[Given records]:

+--

## src/rtl/cnt_pkg.sv

```systemverilog
// Shared types and constants for the multi-mode counter.
package cnt_pkg;

  // Counting mode selected by mode_i
  typedef enum logic [1:0] {
    CNT_UP     = 2'd0,
    CNT_DOWN   = 2'd1,
    CNT_UPDOWN = 2'd2,
    CNT_HOLD   = 2'd3
  } cnt_mode_e;

  // Encoding of dir_o
  localparam logic CNT_DIR_UP   = 1'b0;
  localparam logic CNT_DIR_DOWN = 1'b1;

endpackage

```

## src/rtl/cnt_prescaler.sv

```systemverilog
// Tick divider: asserts tick_o once every prescale_i+1 enabled cycles.
// The cycle count is retained while en_i is low and cleared by clear_i.
module cnt_prescaler
  import cnt_pkg::*;
#(
  parameter int PRESCALE_W = 4
) (
  input  logic                  clk_i,
  input  logic                  rst_i,
  input  logic                  en_i,
  input  logic                  clear_i,
  input  logic [PRESCALE_W-1:0] prescale_i,
  output logic                  tick_o
);

  localparam logic [PRESCALE_W-1:0] PRESC_ZERO = {PRESCALE_W{1'b0}};
  localparam logic [PRESCALE_W-1:0] PRESC_ONE  = {{(PRESCALE_W-1){1'b0}}, 1'b1};

  logic [PRESCALE_W-1:0] presc_r;
  logic                  hit_s;

  assign hit_s  = (presc_r == prescale_i);
  assign tick_o = en_i & hit_s & ~clear_i;

  // Enabled-cycle counter, restarts after every tick
  always_ff @(posedge clk_i) begin
    if (rst_i) begin
      presc_r <= PRESC_ZERO;
    end else if (clear_i) begin
      presc_r <= PRESC_ZERO;
    end else if (en_i) begin
      if (hit_s) begin
        presc_r <= PRESC_ZERO;
      end else begin
        presc_r <= presc_r + PRESC_ONE;
      end
    end else begin
      presc_r <= presc_r;
    end
  end

endmodule

```

## src/rtl/cnt_multimode.sv

```systemverilog
// Multi-mode counter: up, down or triangle, wrap or saturate, with prescaler,
// synchronous load, programmable upper terminal and terminal-count pulse.
// Optional capture port enabled by defining CNT_CAPTURE_EN.
module cnt_multimode
  import cnt_pkg::*;
#(
  parameter int WIDTH      = 8,
  parameter int PRESCALE_W = 4
) (
  input  logic                  clk_i,
  input  logic                  rst_i,
  input  logic                  en_i,
  input  logic [1:0]            mode_i,
  input  logic                  sat_i,
  input  logic [PRESCALE_W-1:0] prescale_i,
  input  logic [WIDTH-1:0]      max_i,
  input  logic                  load_i,
  input  logic [WIDTH-1:0]      load_val_i,
  output logic [WIDTH-1:0]      cnt_o,
  output logic                  dir_o,
  output logic                  tc_o
`ifdef CNT_CAPTURE_EN
  ,
  input  logic                  cap_i,
  output logic [WIDTH-1:0]      cap_o,
  output logic                  cap_valid_o
`endif
);

  localparam logic [WIDTH-1:0] CNT_ZERO = {WIDTH{1'b0}};
  localparam logic [WIDTH-1:0] CNT_ONE  = {{(WIDTH-1){1'b0}}, 1'b1};

  cnt_mode_e        mode_s;
  logic             tick_s;
  logic             max_zero_s;
  logic [WIDTH-1:0] cnt_r;
  logic             dir_r;
  logic             tc_r;
  logic [WIDTH-1:0] cnt_nxt_s;
  logic             dir_nxt_s;
  logic             tc_nxt_s;

  assign mode_s     = cnt_mode_e'(mode_i);
  assign max_zero_s = (max_i == CNT_ZERO);

  // Load restarts the prescaler so the next tick is a full period away
  cnt_prescaler #(
    .PRESCALE_W (PRESCALE_W)
  ) u_prescaler (
    .clk_i      (clk_i),
    .rst_i      (rst_i),
    .en_i       (en_i),
    .clear_i    (load_i),
    .prescale_i (prescale_i),
    .tick_o     (tick_s)
  );

  // Next count/direction/terminal pulse; load has priority over a tick
  always_comb begin
    cnt_nxt_s = cnt_r;
    dir_nxt_s = dir_r;
    tc_nxt_s  = 1'b0;
    if (load_i) begin
      cnt_nxt_s = load_val_i;
      case (mode_s)
        CNT_UP:   dir_nxt_s = CNT_DIR_UP;
        CNT_DOWN: dir_nxt_s = CNT_DIR_DOWN;
        default:  dir_nxt_s = dir_r;
      endcase
    end else if (tick_s) begin
      case (mode_s)
        CNT_UP: begin
          dir_nxt_s = CNT_DIR_UP;
          // A count above max is treated as already terminal
          if (cnt_r >= max_i) begin
            cnt_nxt_s = sat_i ? max_i : CNT_ZERO;
          end else begin
            cnt_nxt_s = cnt_r + CNT_ONE;
          end
          // Pulse on arrival at max, not while sitting there saturated
          tc_nxt_s = (cnt_nxt_s == max_i) && ((cnt_r != cnt_nxt_s) || max_zero_s);
        end
        CNT_DOWN: begin
          dir_nxt_s = CNT_DIR_DOWN;
          if (cnt_r == CNT_ZERO) begin
            cnt_nxt_s = sat_i ? CNT_ZERO : max_i;
          end else begin
            cnt_nxt_s = cnt_r - CNT_ONE;
          end
          tc_nxt_s = (cnt_nxt_s == CNT_ZERO) && ((cnt_r != CNT_ZERO) || max_zero_s);
        end
        CNT_UPDOWN: begin
          if (max_zero_s) begin
            cnt_nxt_s = CNT_ZERO;
            tc_nxt_s  = 1'b1;
          end else if (cnt_r > max_i) begin
            cnt_nxt_s = max_i;
            dir_nxt_s = CNT_DIR_DOWN;
            tc_nxt_s  = 1'b1;
          end else begin
            if (dir_r == CNT_DIR_UP) begin
              cnt_nxt_s = (cnt_r == max_i) ? (max_i - CNT_ONE) : (cnt_r + CNT_ONE);
            end else begin
              cnt_nxt_s = (cnt_r == CNT_ZERO) ? CNT_ONE : (cnt_r - CNT_ONE);
            end
            // dir_o always shows the direction the following tick will take
            if (cnt_nxt_s == max_i) begin
              dir_nxt_s = CNT_DIR_DOWN;
              tc_nxt_s  = 1'b1;
            end else if (cnt_nxt_s == CNT_ZERO) begin
              dir_nxt_s = CNT_DIR_UP;
              tc_nxt_s  = 1'b1;
            end else if (cnt_r == max_i) begin
              dir_nxt_s = CNT_DIR_DOWN;
            end else if (cnt_r == CNT_ZERO) begin
              dir_nxt_s = CNT_DIR_UP;
            end else begin
              dir_nxt_s = dir_r;
            end
          end
        end
        CNT_HOLD: begin
          cnt_nxt_s = cnt_r;
          dir_nxt_s = dir_r;
        end
        default: begin
          cnt_nxt_s = cnt_r;
          dir_nxt_s = dir_r;
        end
      endcase
    end else begin
      cnt_nxt_s = cnt_r;
      dir_nxt_s = dir_r;
    end
  end

  // Count, direction and terminal-count registers
  always_ff @(posedge clk_i) begin
    if (rst_i) begin
      cnt_r <= CNT_ZERO;
      dir_r <= CNT_DIR_UP;
      tc_r  <= 1'b0;
    end else begin
      cnt_r <= cnt_nxt_s;
      dir_r <= dir_nxt_s;
      tc_r  <= tc_nxt_s;
    end
  end

  assign cnt_o = cnt_r;
  assign dir_o = dir_r;
  assign tc_o  = tc_r;

`ifdef CNT_CAPTURE_EN
  logic [WIDTH-1:0] cap_r;
  logic             cap_valid_r;

  // Snapshot of the count as it stood before this edge's update
  always_ff @(posedge clk_i) begin
    if (rst_i) begin
      cap_r       <= CNT_ZERO;
      cap_valid_r <= 1'b0;
    end else if (cap_i) begin
      cap_r       <= cnt_r;
      cap_valid_r <= 1'b1;
    end else begin
      cap_r       <= cap_r;
      cap_valid_r <= 1'b0;
    end
  end

  assign cap_o       = cap_r;
  assign cap_valid_o = cap_valid_r;
`endif

endmodule
```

+--

[What you need to do]: The answer is a single number, the count of lines in the records that contain the string "while".

[Solution for this problem]: 2